*** Supplied material ***

<file path="src/rtl/parking_controller.sv">
// Two-floor car-park access controller: captures PS/2 digit keys, validates
// 3-digit entry/exit codes, tracks free spaces per floor and drives 7-segment/LED outputs.
module parking_controller #(
    parameter int          CAP1       = 9,
    parameter int          CAP2       = 9,
    parameter logic [11:0] ENTRY_CODE = 12'h113,
    parameter logic [11:0] EXIT_CODE  = 12'h202
) (
    input  logic       clk,
    input  logic       rst,
    input  logic       power,
    input  logic       flr,
    input  logic [7:0] key1_code,
    input  logic       key1_on,
    output logic [6:0] first_rem_BCD,
    output logic [6:0] second_rem_BCD,
    output logic [6:0] tot_rem_BCD_left,
    output logic [6:0] tot_rem_BCD_right,
    output logic       red_power_led,
    output logic       red_wrong_led,
    output logic       green_led
);

    localparam logic [6:0] BLANK  = 7'b1111111;
    localparam logic [3:0] CAP1_L = 4'(CAP1);
    localparam logic [3:0] CAP2_L = 4'(CAP2);

    // Active-low segments, bit order {g,f,e,d,c,b,a}.
    function automatic logic [6:0] seg7(input logic [3:0] v);
        logic [6:0] s;
        case (v)
            4'd0:    s = 7'b1000000;
            4'd1:    s = 7'b1111001;
            4'd2:    s = 7'b0100100;
            4'd3:    s = 7'b0110000;
            4'd4:    s = 7'b0011001;
            4'd5:    s = 7'b0010010;
            4'd6:    s = 7'b0000010;
            4'd7:    s = 7'b1111000;
            4'd8:    s = 7'b0000000;
            4'd9:    s = 7'b0010000;
            default: s = BLANK;
        endcase
        return s;
    endfunction

    // Returns {valid, digit}; non-digit make codes decode as invalid.
    function automatic logic [4:0] decode_key(input logic [7:0] code);
        logic [4:0] d;
        case (code)
            8'h45:   d = {1'b1, 4'd0};
            8'h16:   d = {1'b1, 4'd1};
            8'h1E:   d = {1'b1, 4'd2};
            8'h26:   d = {1'b1, 4'd3};
            8'h25:   d = {1'b1, 4'd4};
            8'h2E:   d = {1'b1, 4'd5};
            8'h36:   d = {1'b1, 4'd6};
            8'h3D:   d = {1'b1, 4'd7};
            8'h3E:   d = {1'b1, 4'd8};
            8'h46:   d = {1'b1, 4'd9};
            default: d = 5'd0;
        endcase
        return d;
    endfunction

    logic        key_prev;
    logic [1:0]  digit_cnt;
    logic [7:0]  digit_buf;
    logic [3:0]  free1;
    logic [3:0]  free2;
    logic [4:0]  key_dec;
    logic        capture;
    logic [11:0] code;
    logic [4:0]  total;
    logic [4:0]  units;

    assign key_dec = decode_key(key1_code);
    assign capture = key1_on && !key_prev && key_dec[4];
    assign code    = {digit_buf, key_dec[3:0]};
    assign total   = {1'b0, free1} + {1'b0, free2};
    assign units   = (total >= 5'd10) ? total - 5'd10 : total;

    always_ff @(posedge clk or posedge rst) begin
        if (rst) begin
            key_prev          <= 1'b0;
            digit_cnt         <= 2'd0;
            digit_buf         <= 8'd0;
            free1             <= CAP1_L;
            free2             <= CAP2_L;
            green_led         <= 1'b0;
            red_wrong_led     <= 1'b0;
            red_power_led     <= 1'b1;
            first_rem_BCD     <= BLANK;
            second_rem_BCD    <= BLANK;
            tot_rem_BCD_left  <= BLANK;
            tot_rem_BCD_right <= BLANK;
        end else if (!power) begin
            // Reloading key_prev makes a key held across power-up look stale.
            key_prev          <= key1_on;
            digit_cnt         <= 2'd0;
            digit_buf         <= 8'd0;
            free1             <= CAP1_L;
            free2             <= CAP2_L;
            green_led         <= 1'b0;
            red_wrong_led     <= 1'b0;
            red_power_led     <= 1'b1;
            first_rem_BCD     <= BLANK;
            second_rem_BCD    <= BLANK;
            tot_rem_BCD_left  <= BLANK;
            tot_rem_BCD_right <= BLANK;
        end else begin
            key_prev          <= key1_on;
            red_power_led     <= 1'b0;
            first_rem_BCD     <= seg7(free1);
            second_rem_BCD    <= seg7(free2);
            tot_rem_BCD_left  <= seg7((total >= 5'd10) ? 4'd1 : 4'd0);
            tot_rem_BCD_right <= seg7(units[3:0]);
            if (capture) begin
                case (digit_cnt)
                    2'd0: begin
                        digit_buf[7:4] <= key_dec[3:0];
                        digit_cnt      <= 2'd1;
                        green_led      <= 1'b0;
                        red_wrong_led  <= 1'b0;
                    end
                    2'd1: begin
                        digit_buf[3:0] <= key_dec[3:0];
                        digit_cnt      <= 2'd2;
                    end
                    default: begin
                        digit_cnt <= 2'd0;
                        if (code == ENTRY_CODE) begin
                            if (!flr && free1 != 4'd0) begin
                                free1     <= free1 - 4'd1;
                                green_led <= 1'b1;
                            end else if (flr && free2 != 4'd0) begin
                                free2     <= free2 - 4'd1;
                                green_led <= 1'b1;
                            end else begin
                                red_wrong_led <= 1'b1;
                            end
                        end else if (code == EXIT_CODE) begin
                            if (!flr && free1 != CAP1_L) begin
                                free1     <= free1 + 4'd1;
                                green_led <= 1'b1;
                            end else if (flr && free2 != CAP2_L) begin
                                free2     <= free2 + 4'd1;
                                green_led <= 1'b1;
                            end else begin
                                red_wrong_led <= 1'b1;
                            end
                        end else begin
                            red_wrong_led <= 1'b1;
                        end
                    end
                endcase
            end
        end
    end

endmodule

</file>
### src/rtl/aes_uart_frame_loader_if.sv
// aes_uart_frame_loader_if: UART RX byte strobe in, 128-bit plaintext/key block handshake out.
interface aes_uart_frame_loader_if;
    logic [7:0]   rx_data;
    logic         rx_valid;
    logic         blk_ready;
    logic         blk_valid;
    logic [127:0] plaintext;
    logic [127:0] key;
    logic         busy;
    logic         err;
    logic [1:0]   err_code;
    modport master (
        output rx_data, rx_valid, blk_ready,
        input  blk_valid, plaintext, key, busy, err, err_code
    );
    modport slave (
        input  rx_data, rx_valid, blk_ready,
        output blk_valid, plaintext, key, busy, err, err_code
    );
endinterface

### src/rtl/aes_uart_frame_loader.sv
// aes_uart_frame_loader: hunts a header byte, then collects 16 plaintext + 16 key bytes (MSB first) into a block.
// Define AES_LOADER_CHECKSUM_EN to require a trailing XOR checksum byte, verified in a CHECK state.
module aes_uart_frame_loader #(
    parameter logic [7:0] HEADER_BYTE = 8'hA5,
    parameter int         TIMEOUT_CYC = 100000
) (
    input logic                    clk,
    input logic                    rst_n,
    aes_uart_frame_loader_if.slave bus
);
    localparam int TW = $clog2(TIMEOUT_CYC);
    localparam logic [TW-1:0] T_LAST = TW'(TIMEOUT_CYC - 1);
    typedef enum logic [2:0] {IDLE, LOAD_PT, LOAD_KEY, CHECK, PRESENT} state_t;
    state_t        state, state_nx;
    logic [3:0]    cnt;
    logic [TW-1:0] timer;
    logic [127:0]  pt_sr, key_sr, key_nx;
    logic          loading, shifting, last, tmo, ovr, ck_bad;
    logic [1:0]    code_nx;
    assign loading  = state inside {LOAD_PT, LOAD_KEY, CHECK};
    assign shifting = bus.rx_valid && (state == LOAD_PT || state == LOAD_KEY);
    assign last     = cnt == 4'd15;
    // A byte arriving in the expiry cycle wins over the timeout.
    assign tmo      = loading && !bus.rx_valid && timer == T_LAST;
    assign ovr      = state == PRESENT && bus.rx_valid;
    assign key_nx   = {key_sr[119:0], bus.rx_data};
`ifdef AES_LOADER_CHECKSUM_EN
    logic [7:0] csum;
    logic       csum_ok;
    assign csum_ok = csum == bus.rx_data;
    assign ck_bad  = state == CHECK && bus.rx_valid && !csum_ok;
    always_ff @(posedge clk or negedge rst_n)
        if (!rst_n) csum <= '0;
        else if (state == IDLE) csum <= '0;
        else if (shifting) csum <= csum ^ bus.rx_data;
`else
    assign ck_bad = 1'b0;
`endif
    assign code_nx = tmo ? 2'b01 : ovr ? 2'b10 : ck_bad ? 2'b11 : 2'b00;

    always_ff @(posedge clk or negedge rst_n)
        if (!rst_n) state <= IDLE;
        else state <= state_nx;

    always_comb begin
        state_nx = state;
        if (tmo) state_nx = IDLE;
        else case (state)
            IDLE:     if (bus.rx_valid && bus.rx_data == HEADER_BYTE) state_nx = LOAD_PT;
            LOAD_PT:  if (bus.rx_valid && last) state_nx = LOAD_KEY;
`ifdef AES_LOADER_CHECKSUM_EN
            LOAD_KEY: if (bus.rx_valid && last) state_nx = CHECK;
            CHECK:    if (bus.rx_valid) state_nx = csum_ok ? PRESENT : IDLE;
`else
            LOAD_KEY: if (bus.rx_valid && last) state_nx = PRESENT;
`endif
            PRESENT:  if (bus.blk_ready) state_nx = IDLE;
            default:  state_nx = IDLE;
        endcase
    end

    always_comb begin
        bus.blk_valid = state == PRESENT;
        bus.busy      = state != IDLE;
    end

    // Outputs are loaded only on entry to PRESENT so they stay stable while the next frame streams in.
    always_ff @(posedge clk or negedge rst_n) begin
        if (!rst_n) begin
            cnt           <= '0;
            timer         <= '0;
            pt_sr         <= '0;
            key_sr        <= '0;
            bus.plaintext <= '0;
            bus.key       <= '0;
            bus.err       <= 1'b0;
            bus.err_code  <= 2'b00;
        end else begin
            cnt   <= state_nx == IDLE ? 4'd0 : cnt + 4'(shifting);
            timer <= loading && !bus.rx_valid && !tmo ? timer + 1'b1 : '0;
            if (shifting && state == LOAD_PT) pt_sr <= {pt_sr[119:0], bus.rx_data};
            if (shifting && state == LOAD_KEY) key_sr <= key_nx;
            if (state_nx == PRESENT && state != PRESENT) begin
                bus.plaintext <= pt_sr;
                bus.key       <= state == LOAD_KEY ? key_nx : key_sr;
            end
            bus.err      <= |code_nx;
            bus.err_code <= code_nx;
        end
    end
endmodule
### src/flat_wrapper.sv
// flat-port wrapper written by rule: the top's interface ports become plain ports
module aes_uart_frame_loader_flat 
#(
    parameter logic [7:0] HEADER_BYTE = 8'hA5,
    parameter int         TIMEOUT_CYC = 100000
)
  (clk, rst_n, bus_rx_data, bus_rx_valid, bus_blk_ready, bus_blk_valid, bus_plaintext, bus_key, bus_busy, bus_err, bus_err_code);
  aes_uart_frame_loader_if bus_i ();
  input logic clk;
  input logic rst_n;
  input wire logic [$bits(bus_i.rx_data)-1:0] bus_rx_data;
  input wire logic [$bits(bus_i.rx_valid)-1:0] bus_rx_valid;
  input wire logic [$bits(bus_i.blk_ready)-1:0] bus_blk_ready;
  output wire logic [$bits(bus_i.blk_valid)-1:0] bus_blk_valid;
  output wire logic [$bits(bus_i.plaintext)-1:0] bus_plaintext;
  output wire logic [$bits(bus_i.key)-1:0] bus_key;
  output wire logic [$bits(bus_i.busy)-1:0] bus_busy;
  output wire logic [$bits(bus_i.err)-1:0] bus_err;
  output wire logic [$bits(bus_i.err_code)-1:0] bus_err_code;
  assign bus_i.rx_data = bus_rx_data;
  assign bus_i.rx_valid = bus_rx_valid;
  assign bus_i.blk_ready = bus_blk_ready;
  assign bus_blk_valid = bus_i.blk_valid;
  assign bus_plaintext = bus_i.plaintext;
  assign bus_key = bus_i.key;
  assign bus_busy = bus_i.busy;
  assign bus_err = bus_i.err;
  assign bus_err_code = bus_i.err_code;
  aes_uart_frame_loader #(.HEADER_BYTE(HEADER_BYTE), .TIMEOUT_CYC(TIMEOUT_CYC)) u_core (.clk(clk), .rst_n(rst_n), .bus(bus_i));
endmodule
==> config.mk <==
export PLATFORM = sky130hd
export DESIGN_NAME = z80_block_compare_engine
export DESIGN_NICKNAME = d
export VERILOG_FILES = /design/src/rtl/z80_block_compare_engine.sv
export SDC_FILE = /design/constraint.sdc
export NUM_CORES = 1
export LEC_CHECK = 0
export CORE_AREA = 2 2 103 105
export CTS_CLUSTER_DIAMETER = 120
export CTS_CLUSTER_SIZE = 16
export DETAILED_ROUTE_END_ITERATION = 16
export DIE_AREA = 0 0 105 107
export HOLD_SLACK_MARGIN = 0.1
export PLACE_DENSITY_LB_ADDON = 0.05
export SLEW_MARGIN = 20
export SYNTH_ARGS = -nofsm -noshare
export SYNTH_HDL_FRONTEND = slang
export SYNTH_SLANG_ARGS = --single-unit
export TNS_END_PERCENT = 30
==> constraint.sdc <==
create_clock -name clk -period 5.43 [get_ports clk]
set_input_delay 1.086 -clock clk [delete_from_list [all_inputs] [get_ports clk]]
set_output_delay 1.086 -clock clk [all_outputs]
set_load 0.1 [all_outputs]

*** End of Supplied material ***

**Instructions to follow:**
In the entries above, locate every line with the word "wire" and copy it.

**Worked solution:**
  input wire logic [$bits(bus_i.rx_data)-1:0] bus_rx_data;
  input wire logic [$bits(bus_i.rx_valid)-1:0] bus_rx_valid;
  input wire logic [$bits(bus_i.blk_ready)-1:0] bus_blk_ready;
  output wire logic [$bits(bus_i.blk_valid)-1:0] bus_blk_valid;
  output wire logic [$bits(bus_i.plaintext)-1:0] bus_plaintext;
  output wire logic [$bits(bus_i.key)-1:0] bus_key;
  output wire logic [$bits(bus_i.busy)-1:0] bus_busy;
  output wire logic [$bits(bus_i.err)-1:0] bus_err;
  output wire logic [$bits(bus_i.err_code)-1:0] bus_err_code;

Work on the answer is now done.